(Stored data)

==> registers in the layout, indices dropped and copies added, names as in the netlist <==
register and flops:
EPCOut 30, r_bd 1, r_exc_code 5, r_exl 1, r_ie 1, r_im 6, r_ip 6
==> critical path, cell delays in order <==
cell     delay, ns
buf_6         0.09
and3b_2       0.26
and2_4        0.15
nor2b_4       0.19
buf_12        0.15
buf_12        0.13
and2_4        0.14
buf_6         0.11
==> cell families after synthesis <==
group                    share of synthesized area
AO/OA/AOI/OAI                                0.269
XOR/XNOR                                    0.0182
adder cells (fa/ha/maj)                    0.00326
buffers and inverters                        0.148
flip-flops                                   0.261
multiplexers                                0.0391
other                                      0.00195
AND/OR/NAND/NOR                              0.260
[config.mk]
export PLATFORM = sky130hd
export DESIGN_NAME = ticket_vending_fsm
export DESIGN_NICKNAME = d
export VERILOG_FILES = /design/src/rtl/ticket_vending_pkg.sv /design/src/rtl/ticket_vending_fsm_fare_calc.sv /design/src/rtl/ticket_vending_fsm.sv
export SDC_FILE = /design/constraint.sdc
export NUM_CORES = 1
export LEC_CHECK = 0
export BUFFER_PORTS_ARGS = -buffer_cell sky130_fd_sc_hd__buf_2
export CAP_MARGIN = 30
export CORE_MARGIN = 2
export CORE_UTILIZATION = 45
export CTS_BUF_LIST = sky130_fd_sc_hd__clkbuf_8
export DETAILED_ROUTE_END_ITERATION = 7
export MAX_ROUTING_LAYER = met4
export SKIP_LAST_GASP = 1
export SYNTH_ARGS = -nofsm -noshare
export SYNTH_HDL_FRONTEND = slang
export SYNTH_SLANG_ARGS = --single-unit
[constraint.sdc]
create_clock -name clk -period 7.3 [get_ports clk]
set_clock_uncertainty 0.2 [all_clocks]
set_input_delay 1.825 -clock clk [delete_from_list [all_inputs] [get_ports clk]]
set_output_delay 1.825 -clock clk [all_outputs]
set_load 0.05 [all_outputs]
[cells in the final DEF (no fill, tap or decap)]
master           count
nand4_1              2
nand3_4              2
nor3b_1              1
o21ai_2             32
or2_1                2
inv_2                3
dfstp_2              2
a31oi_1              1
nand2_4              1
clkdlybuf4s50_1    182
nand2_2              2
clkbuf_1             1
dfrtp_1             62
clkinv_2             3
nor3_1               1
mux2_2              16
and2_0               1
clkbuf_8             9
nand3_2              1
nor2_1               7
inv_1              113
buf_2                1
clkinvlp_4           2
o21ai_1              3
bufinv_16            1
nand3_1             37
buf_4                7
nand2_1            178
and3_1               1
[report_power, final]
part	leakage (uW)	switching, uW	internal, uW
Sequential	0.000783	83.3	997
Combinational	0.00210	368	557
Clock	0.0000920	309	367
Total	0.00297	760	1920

...

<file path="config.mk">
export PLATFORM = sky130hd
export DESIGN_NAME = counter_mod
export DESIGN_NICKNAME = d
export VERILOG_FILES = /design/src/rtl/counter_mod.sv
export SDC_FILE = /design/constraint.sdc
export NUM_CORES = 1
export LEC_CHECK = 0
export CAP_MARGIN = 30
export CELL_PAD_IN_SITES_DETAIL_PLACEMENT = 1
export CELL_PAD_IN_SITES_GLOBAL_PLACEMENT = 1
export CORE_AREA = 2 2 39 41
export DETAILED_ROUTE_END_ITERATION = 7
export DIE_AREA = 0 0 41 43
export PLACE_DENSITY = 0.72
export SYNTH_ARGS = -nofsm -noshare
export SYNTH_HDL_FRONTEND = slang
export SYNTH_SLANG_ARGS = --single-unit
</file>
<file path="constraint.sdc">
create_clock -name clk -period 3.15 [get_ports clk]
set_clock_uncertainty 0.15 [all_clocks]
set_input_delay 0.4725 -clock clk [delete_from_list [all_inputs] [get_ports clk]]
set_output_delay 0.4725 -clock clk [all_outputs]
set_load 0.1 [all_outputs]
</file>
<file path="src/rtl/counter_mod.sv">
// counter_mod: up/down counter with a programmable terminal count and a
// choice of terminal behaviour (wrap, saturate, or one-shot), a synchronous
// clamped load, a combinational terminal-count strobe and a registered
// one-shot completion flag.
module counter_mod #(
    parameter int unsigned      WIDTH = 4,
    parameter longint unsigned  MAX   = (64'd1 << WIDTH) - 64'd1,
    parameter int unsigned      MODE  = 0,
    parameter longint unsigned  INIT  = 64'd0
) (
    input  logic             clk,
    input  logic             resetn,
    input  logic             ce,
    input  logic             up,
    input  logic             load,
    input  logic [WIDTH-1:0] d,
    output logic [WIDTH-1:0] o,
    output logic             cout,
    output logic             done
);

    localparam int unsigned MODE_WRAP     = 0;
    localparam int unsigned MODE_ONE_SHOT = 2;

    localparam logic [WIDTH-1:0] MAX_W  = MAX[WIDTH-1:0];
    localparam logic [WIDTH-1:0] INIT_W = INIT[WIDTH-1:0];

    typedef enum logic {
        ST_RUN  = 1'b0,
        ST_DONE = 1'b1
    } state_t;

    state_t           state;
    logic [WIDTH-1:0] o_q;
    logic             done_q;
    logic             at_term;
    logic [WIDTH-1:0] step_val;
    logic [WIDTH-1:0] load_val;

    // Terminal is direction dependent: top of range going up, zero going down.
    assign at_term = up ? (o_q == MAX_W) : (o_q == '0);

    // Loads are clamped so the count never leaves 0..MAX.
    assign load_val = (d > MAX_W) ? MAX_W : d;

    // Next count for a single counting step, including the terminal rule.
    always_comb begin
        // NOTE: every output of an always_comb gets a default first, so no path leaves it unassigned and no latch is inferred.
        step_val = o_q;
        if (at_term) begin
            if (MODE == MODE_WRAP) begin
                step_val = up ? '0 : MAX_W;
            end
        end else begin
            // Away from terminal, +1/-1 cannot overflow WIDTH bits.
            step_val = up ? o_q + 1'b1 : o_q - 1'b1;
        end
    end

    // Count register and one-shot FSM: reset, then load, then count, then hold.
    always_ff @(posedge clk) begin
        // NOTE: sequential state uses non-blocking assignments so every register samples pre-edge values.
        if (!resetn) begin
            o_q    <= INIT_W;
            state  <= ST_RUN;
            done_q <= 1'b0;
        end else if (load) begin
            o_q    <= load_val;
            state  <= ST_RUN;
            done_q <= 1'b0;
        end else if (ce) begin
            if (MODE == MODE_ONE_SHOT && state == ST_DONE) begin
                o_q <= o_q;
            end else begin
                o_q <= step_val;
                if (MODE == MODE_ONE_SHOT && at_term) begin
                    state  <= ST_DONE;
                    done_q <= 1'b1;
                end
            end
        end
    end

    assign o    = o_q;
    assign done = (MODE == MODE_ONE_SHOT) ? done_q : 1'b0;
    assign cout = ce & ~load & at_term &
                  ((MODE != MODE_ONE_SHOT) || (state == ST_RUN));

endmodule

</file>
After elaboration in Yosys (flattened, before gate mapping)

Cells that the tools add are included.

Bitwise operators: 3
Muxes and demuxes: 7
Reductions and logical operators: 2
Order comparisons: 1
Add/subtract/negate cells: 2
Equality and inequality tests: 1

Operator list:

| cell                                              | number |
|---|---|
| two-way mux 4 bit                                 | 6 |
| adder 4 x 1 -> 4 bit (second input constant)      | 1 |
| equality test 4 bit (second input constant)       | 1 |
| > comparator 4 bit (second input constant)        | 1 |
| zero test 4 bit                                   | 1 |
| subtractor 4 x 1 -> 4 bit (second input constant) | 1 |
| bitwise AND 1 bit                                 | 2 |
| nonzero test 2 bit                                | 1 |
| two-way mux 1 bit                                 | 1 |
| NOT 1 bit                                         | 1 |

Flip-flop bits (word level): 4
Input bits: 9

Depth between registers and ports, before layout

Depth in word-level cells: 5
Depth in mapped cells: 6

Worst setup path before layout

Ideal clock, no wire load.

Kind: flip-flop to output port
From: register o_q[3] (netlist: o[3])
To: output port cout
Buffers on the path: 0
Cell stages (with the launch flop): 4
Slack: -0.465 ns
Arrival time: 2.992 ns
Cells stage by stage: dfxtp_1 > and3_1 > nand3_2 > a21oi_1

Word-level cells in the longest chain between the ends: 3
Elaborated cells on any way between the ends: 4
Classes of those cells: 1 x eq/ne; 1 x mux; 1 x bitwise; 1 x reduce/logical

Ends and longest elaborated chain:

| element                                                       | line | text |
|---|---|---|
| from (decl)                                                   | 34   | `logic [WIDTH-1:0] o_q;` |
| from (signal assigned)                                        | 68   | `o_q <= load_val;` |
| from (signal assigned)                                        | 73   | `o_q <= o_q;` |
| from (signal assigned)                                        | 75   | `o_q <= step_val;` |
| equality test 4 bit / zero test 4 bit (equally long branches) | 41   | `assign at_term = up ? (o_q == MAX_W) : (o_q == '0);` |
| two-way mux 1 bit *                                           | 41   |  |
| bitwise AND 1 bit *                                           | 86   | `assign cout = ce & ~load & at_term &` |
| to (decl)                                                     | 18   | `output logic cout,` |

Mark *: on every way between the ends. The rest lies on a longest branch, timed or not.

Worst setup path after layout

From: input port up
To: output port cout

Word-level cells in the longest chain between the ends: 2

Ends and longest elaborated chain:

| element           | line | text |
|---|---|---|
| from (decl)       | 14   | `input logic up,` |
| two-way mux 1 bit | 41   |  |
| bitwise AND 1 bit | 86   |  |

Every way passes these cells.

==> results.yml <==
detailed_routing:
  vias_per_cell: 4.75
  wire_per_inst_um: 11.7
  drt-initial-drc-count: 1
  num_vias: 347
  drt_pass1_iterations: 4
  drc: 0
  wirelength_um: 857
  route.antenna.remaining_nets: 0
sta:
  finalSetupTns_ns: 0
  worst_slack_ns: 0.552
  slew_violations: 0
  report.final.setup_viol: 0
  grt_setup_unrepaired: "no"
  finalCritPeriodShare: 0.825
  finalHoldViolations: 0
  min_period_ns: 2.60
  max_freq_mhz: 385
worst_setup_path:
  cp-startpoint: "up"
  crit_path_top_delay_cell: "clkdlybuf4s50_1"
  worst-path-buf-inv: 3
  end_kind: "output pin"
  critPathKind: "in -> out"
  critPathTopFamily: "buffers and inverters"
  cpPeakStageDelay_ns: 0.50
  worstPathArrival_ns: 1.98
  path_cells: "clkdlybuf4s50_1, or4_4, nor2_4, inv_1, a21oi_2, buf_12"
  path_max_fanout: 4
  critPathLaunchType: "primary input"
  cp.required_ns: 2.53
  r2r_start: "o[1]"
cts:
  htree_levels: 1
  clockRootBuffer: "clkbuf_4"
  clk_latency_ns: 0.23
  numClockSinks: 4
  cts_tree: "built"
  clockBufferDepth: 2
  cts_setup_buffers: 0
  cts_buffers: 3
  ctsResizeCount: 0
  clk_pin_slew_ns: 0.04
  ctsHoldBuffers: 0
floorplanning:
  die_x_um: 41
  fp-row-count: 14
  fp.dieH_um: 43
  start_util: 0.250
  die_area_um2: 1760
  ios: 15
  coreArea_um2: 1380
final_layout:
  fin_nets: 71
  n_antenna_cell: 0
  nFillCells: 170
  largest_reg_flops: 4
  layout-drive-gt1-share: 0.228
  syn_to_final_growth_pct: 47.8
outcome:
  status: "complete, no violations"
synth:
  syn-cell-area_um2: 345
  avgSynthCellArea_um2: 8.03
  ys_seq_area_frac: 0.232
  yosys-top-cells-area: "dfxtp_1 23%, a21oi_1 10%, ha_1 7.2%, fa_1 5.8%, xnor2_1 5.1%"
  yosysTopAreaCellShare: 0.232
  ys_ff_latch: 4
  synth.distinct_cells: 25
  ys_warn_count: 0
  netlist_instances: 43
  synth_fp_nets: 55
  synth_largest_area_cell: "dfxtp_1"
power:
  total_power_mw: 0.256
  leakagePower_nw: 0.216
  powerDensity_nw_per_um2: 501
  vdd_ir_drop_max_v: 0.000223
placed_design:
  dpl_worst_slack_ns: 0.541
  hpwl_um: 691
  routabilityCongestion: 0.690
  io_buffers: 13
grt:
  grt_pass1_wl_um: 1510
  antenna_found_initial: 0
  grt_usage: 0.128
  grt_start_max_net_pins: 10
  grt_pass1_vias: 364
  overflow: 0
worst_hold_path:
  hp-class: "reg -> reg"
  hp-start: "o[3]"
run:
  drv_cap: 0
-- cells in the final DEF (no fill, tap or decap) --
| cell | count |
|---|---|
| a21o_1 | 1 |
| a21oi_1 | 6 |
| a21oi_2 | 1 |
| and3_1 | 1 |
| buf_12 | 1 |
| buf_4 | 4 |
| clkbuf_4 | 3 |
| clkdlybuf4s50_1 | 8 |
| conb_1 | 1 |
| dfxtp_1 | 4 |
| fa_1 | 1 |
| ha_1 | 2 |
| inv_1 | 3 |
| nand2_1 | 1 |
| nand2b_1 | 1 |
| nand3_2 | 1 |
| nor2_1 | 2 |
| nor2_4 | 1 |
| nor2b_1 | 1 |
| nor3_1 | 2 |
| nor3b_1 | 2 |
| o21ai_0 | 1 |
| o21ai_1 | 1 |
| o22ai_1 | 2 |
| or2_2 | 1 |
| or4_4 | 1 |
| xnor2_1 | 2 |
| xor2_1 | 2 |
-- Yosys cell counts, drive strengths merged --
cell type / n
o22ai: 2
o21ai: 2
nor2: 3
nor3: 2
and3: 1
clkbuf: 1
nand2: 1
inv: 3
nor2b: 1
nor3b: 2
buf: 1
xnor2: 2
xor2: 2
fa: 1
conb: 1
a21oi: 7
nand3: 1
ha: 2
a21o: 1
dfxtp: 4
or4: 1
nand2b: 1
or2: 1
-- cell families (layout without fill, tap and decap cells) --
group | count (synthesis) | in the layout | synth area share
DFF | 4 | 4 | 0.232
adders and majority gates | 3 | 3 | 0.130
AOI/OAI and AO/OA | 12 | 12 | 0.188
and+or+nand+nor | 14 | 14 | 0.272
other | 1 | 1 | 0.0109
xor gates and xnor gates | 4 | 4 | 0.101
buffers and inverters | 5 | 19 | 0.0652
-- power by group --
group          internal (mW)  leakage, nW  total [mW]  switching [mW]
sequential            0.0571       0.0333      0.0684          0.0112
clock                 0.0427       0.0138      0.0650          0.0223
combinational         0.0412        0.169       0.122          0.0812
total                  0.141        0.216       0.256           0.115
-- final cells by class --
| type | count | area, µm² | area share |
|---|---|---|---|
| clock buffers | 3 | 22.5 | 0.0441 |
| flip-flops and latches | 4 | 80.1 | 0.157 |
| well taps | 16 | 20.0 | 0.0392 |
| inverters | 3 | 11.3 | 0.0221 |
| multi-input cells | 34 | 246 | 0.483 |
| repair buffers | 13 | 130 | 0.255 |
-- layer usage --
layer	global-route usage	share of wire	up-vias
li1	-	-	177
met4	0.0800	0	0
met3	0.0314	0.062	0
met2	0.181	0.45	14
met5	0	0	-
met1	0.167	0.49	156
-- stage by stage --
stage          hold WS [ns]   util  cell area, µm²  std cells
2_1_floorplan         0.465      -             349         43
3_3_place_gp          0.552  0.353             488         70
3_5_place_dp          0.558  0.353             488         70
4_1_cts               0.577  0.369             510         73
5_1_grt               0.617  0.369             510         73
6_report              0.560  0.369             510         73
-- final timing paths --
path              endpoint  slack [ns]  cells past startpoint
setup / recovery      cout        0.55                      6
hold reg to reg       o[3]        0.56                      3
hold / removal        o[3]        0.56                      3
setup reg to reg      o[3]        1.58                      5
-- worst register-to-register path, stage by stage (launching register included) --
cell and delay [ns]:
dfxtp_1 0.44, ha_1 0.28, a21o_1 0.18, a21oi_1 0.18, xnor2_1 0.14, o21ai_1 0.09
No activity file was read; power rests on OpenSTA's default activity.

Instructions to follow: Of the lines above, output exactly those from the line bearing "registers in the" through the line bearing "of synthesized area", inclusive.

Task answer:
==> registers in the layout, indices dropped and copies added, names as in the netlist <==
register and flops:
EPCOut 30, r_bd 1, r_exc_code 5, r_exl 1, r_ie 1, r_im 6, r_ip 6
==> critical path, cell delays in order <==
cell     delay, ns
buf_6         0.09
and3b_2       0.26
and2_4        0.15
nor2b_4       0.19
buf_12        0.15
buf_12        0.13
and2_4        0.14
buf_6         0.11
==> cell families after synthesis <==
group                    share of synthesized area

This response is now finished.